**PROBLEM STATEMENT**
An accurate, complete copy of the records below is required.
━━ SUPPLIED MATERIAL
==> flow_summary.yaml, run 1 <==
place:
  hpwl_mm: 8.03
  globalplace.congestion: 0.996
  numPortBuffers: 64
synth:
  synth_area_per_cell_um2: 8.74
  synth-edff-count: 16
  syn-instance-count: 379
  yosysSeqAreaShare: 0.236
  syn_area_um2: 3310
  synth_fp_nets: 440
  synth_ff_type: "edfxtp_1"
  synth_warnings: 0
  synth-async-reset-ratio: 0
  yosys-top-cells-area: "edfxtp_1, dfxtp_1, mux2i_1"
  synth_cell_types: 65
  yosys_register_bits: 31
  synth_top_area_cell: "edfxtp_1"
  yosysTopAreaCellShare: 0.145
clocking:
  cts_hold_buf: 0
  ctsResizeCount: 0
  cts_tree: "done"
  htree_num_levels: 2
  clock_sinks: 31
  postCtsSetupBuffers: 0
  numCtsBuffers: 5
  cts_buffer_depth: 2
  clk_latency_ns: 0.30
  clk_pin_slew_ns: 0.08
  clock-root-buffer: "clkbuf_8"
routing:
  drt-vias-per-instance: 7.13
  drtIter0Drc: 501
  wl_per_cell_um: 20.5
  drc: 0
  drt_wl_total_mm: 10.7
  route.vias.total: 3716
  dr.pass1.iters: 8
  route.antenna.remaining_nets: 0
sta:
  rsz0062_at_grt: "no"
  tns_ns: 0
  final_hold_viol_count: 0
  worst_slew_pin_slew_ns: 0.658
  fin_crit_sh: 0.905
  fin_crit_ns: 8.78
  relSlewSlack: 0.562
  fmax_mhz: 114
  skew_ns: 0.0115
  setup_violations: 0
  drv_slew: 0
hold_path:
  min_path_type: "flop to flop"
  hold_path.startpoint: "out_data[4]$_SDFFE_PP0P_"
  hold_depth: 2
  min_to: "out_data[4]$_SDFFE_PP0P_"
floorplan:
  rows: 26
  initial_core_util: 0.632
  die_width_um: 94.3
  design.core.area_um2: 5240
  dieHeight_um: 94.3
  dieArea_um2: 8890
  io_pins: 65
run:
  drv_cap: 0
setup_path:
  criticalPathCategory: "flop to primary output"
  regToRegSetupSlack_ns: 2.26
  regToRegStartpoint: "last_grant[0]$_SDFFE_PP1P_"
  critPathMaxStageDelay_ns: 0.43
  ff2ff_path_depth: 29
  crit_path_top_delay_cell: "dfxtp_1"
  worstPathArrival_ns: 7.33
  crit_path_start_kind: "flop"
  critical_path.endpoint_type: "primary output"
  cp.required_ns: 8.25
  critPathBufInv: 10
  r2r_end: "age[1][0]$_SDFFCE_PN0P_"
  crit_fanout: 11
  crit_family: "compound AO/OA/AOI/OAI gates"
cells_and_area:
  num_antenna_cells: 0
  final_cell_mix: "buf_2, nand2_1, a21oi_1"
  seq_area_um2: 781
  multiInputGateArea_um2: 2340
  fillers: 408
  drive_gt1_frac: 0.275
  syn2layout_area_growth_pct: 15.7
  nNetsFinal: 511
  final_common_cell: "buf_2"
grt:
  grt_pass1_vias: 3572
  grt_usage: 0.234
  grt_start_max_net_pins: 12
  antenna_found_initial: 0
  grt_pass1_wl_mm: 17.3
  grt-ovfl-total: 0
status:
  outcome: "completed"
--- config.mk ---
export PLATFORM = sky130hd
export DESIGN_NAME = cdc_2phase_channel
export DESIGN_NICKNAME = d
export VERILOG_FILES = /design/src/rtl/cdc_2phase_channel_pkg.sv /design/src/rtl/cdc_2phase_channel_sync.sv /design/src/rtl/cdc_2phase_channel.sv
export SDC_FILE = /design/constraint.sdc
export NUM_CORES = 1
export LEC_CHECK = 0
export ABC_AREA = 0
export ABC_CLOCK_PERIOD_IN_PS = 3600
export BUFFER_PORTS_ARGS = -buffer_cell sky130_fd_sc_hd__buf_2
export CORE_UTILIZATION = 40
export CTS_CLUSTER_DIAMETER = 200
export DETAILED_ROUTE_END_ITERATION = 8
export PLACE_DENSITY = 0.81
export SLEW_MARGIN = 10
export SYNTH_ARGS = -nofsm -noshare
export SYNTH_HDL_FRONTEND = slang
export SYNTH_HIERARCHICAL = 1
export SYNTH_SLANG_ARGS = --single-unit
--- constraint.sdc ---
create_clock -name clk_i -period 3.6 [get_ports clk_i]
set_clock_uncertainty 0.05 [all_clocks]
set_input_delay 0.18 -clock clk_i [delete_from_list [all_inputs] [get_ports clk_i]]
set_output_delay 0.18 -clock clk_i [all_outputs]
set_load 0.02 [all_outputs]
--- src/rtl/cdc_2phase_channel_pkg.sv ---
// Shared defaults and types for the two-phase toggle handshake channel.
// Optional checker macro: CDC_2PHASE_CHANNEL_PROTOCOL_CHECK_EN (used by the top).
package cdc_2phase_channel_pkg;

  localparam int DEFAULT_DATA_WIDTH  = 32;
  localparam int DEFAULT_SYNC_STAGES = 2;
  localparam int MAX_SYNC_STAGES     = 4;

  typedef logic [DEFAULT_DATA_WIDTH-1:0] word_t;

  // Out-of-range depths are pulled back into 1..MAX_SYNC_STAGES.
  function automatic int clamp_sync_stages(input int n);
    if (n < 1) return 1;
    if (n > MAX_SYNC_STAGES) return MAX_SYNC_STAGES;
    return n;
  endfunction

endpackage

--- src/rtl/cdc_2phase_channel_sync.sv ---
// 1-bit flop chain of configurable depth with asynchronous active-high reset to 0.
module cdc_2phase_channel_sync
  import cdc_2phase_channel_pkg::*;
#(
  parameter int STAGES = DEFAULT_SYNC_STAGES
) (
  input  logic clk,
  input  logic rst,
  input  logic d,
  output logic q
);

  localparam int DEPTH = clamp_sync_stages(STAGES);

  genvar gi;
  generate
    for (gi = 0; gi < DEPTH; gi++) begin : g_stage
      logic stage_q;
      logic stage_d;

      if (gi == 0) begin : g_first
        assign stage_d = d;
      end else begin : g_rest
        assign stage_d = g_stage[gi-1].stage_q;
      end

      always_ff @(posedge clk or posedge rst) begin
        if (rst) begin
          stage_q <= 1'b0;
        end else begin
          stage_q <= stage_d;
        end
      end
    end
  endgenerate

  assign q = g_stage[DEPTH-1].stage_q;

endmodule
━━━━
**OUTPUT FOR THIS EXERCISE**
==> flow_summary.yaml, run 1 <==
place:
  hpwl_mm: 8.03
  globalplace.congestion: 0.996
  numPortBuffers: 64
synth:
  synth_area_per_cell_um2: 8.74
  synth-edff-count: 16
  syn-instance-count: 379
  yosysSeqAreaShare: 0.236
  syn_area_um2: 3310
  synth_fp_nets: 440
  synth_ff_type: "edfxtp_1"
  synth_warnings: 0
  synth-async-reset-ratio: 0
  yosys-top-cells-area: "edfxtp_1, dfxtp_1, mux2i_1"
  synth_cell_types: 65
  yosys_register_bits: 31
  synth_top_area_cell: "edfxtp_1"
  yosysTopAreaCellShare: 0.145
clocking:
  cts_hold_buf: 0
  ctsResizeCount: 0
  cts_tree: "done"
  htree_num_levels: 2
  clock_sinks: 31
  postCtsSetupBuffers: 0
  numCtsBuffers: 5
  cts_buffer_depth: 2
  clk_latency_ns: 0.30
  clk_pin_slew_ns: 0.08
  clock-root-buffer: "clkbuf_8"
routing:
  drt-vias-per-instance: 7.13
  drtIter0Drc: 501
  wl_per_cell_um: 20.5
  drc: 0
  drt_wl_total_mm: 10.7
  route.vias.total: 3716
  dr.pass1.iters: 8
  route.antenna.remaining_nets: 0
sta:
  rsz0062_at_grt: "no"
  tns_ns: 0
  final_hold_viol_count: 0
  worst_slew_pin_slew_ns: 0.658
  fin_crit_sh: 0.905
  fin_crit_ns: 8.78
  relSlewSlack: 0.562
  fmax_mhz: 114
  skew_ns: 0.0115
  setup_violations: 0
  drv_slew: 0
hold_path:
  min_path_type: "flop to flop"
  hold_path.startpoint: "out_data[4]$_SDFFE_PP0P_"
  hold_depth: 2
  min_to: "out_data[4]$_SDFFE_PP0P_"
floorplan:
  rows: 26
  initial_core_util: 0.632
  die_width_um: 94.3
  design.core.area_um2: 5240
  dieHeight_um: 94.3
  dieArea_um2: 8890
  io_pins: 65
run:
  drv_cap: 0
setup_path:
  criticalPathCategory: "flop to primary output"
  regToRegSetupSlack_ns: 2.26
  regToRegStartpoint: "last_grant[0]$_SDFFE_PP1P_"
  critPathMaxStageDelay_ns: 0.43
  ff2ff_path_depth: 29
  crit_path_top_delay_cell: "dfxtp_1"
  worstPathArrival_ns: 7.33
  crit_path_start_kind: "flop"
  critical_path.endpoint_type: "primary output"
  cp.required_ns: 8.25
  critPathBufInv: 10
  r2r_end: "age[1][0]$_SDFFCE_PN0P_"
  crit_fanout: 11
  crit_family: "compound AO/OA/AOI/OAI gates"
cells_and_area:
  num_antenna_cells: 0
  final_cell_mix: "buf_2, nand2_1, a21oi_1"
  seq_area_um2: 781
  multiInputGateArea_um2: 2340
  fillers: 408
  drive_gt1_frac: 0.275
  syn2layout_area_growth_pct: 15.7
  nNetsFinal: 511
  final_common_cell: "buf_2"
grt:
  grt_pass1_vias: 3572
  grt_usage: 0.234
  grt_start_max_net_pins: 12
  antenna_found_initial: 0
  grt_pass1_wl_mm: 17.3
  grt-ovfl-total: 0
status:
  outcome: "completed"
--- config.mk ---
export PLATFORM = sky130hd
export DESIGN_NAME = cdc_2phase_channel
export DESIGN_NICKNAME = d
export VERILOG_FILES = /design/src/rtl/cdc_2phase_channel_pkg.sv /design/src/rtl/cdc_2phase_channel_sync.sv /design/src/rtl/cdc_2phase_channel.sv
export SDC_FILE = /design/constraint.sdc
export NUM_CORES = 1
export LEC_CHECK = 0
export ABC_AREA = 0
export ABC_CLOCK_PERIOD_IN_PS = 3600
export BUFFER_PORTS_ARGS = -buffer_cell sky130_fd_sc_hd__buf_2
export CORE_UTILIZATION = 40
export CTS_CLUSTER_DIAMETER = 200
export DETAILED_ROUTE_END_ITERATION = 8
export PLACE_DENSITY = 0.81
export SLEW_MARGIN = 10
export SYNTH_ARGS = -nofsm -noshare
export SYNTH_HDL_FRONTEND = slang
export SYNTH_HIERARCHICAL = 1
export SYNTH_SLANG_ARGS = --single-unit
--- constraint.sdc ---
create_clock -name clk_i -period 3.6 [get_ports clk_i]
set_clock_uncertainty 0.05 [all_clocks]
set_input_delay 0.18 -clock clk_i [delete_from_list [all_inputs] [get_ports clk_i]]
set_output_delay 0.18 -clock clk_i [all_outputs]
set_load 0.02 [all_outputs]
--- src/rtl/cdc_2phase_channel_pkg.sv ---
// Shared defaults and types for the two-phase toggle handshake channel.
// Optional checker macro: CDC_2PHASE_CHANNEL_PROTOCOL_CHECK_EN (used by the top).
package cdc_2phase_channel_pkg;

  localparam int DEFAULT_DATA_WIDTH  = 32;
  localparam int DEFAULT_SYNC_STAGES = 2;
  localparam int MAX_SYNC_STAGES     = 4;

  typedef logic [DEFAULT_DATA_WIDTH-1:0] word_t;

  // Out-of-range depths are pulled back into 1..MAX_SYNC_STAGES.
  function automatic int clamp_sync_stages(input int n);
    if (n < 1) return 1;
    if (n > MAX_SYNC_STAGES) return MAX_SYNC_STAGES;
    return n;
  endfunction

endpackage

--- src/rtl/cdc_2phase_channel_sync.sv ---
// 1-bit flop chain of configurable depth with asynchronous active-high reset to 0.
module cdc_2phase_channel_sync
  import cdc_2phase_channel_pkg::*;
#(
  parameter int STAGES = DEFAULT_SYNC_STAGES
) (
  input  logic clk,
  input  logic rst,
  input  logic d,
  output logic q
);

  localparam int DEPTH = clamp_sync_stages(STAGES);

  genvar gi;
  generate
    for (gi = 0; gi < DEPTH; gi++) begin : g_stage
      logic stage_q;
      logic stage_d;

      if (gi == 0) begin : g_first
        assign stage_d = d;
      end else begin : g_rest
        assign stage_d = g_stage[gi-1].stage_q;
      end

      always_ff @(posedge clk or posedge rst) begin
        if (rst) begin
          stage_q <= 1'b0;
        end else begin
          stage_q <= stage_d;
        end
      end
    end
  endgenerate

  assign q = g_stage[DEPTH-1].stage_q;

endmodule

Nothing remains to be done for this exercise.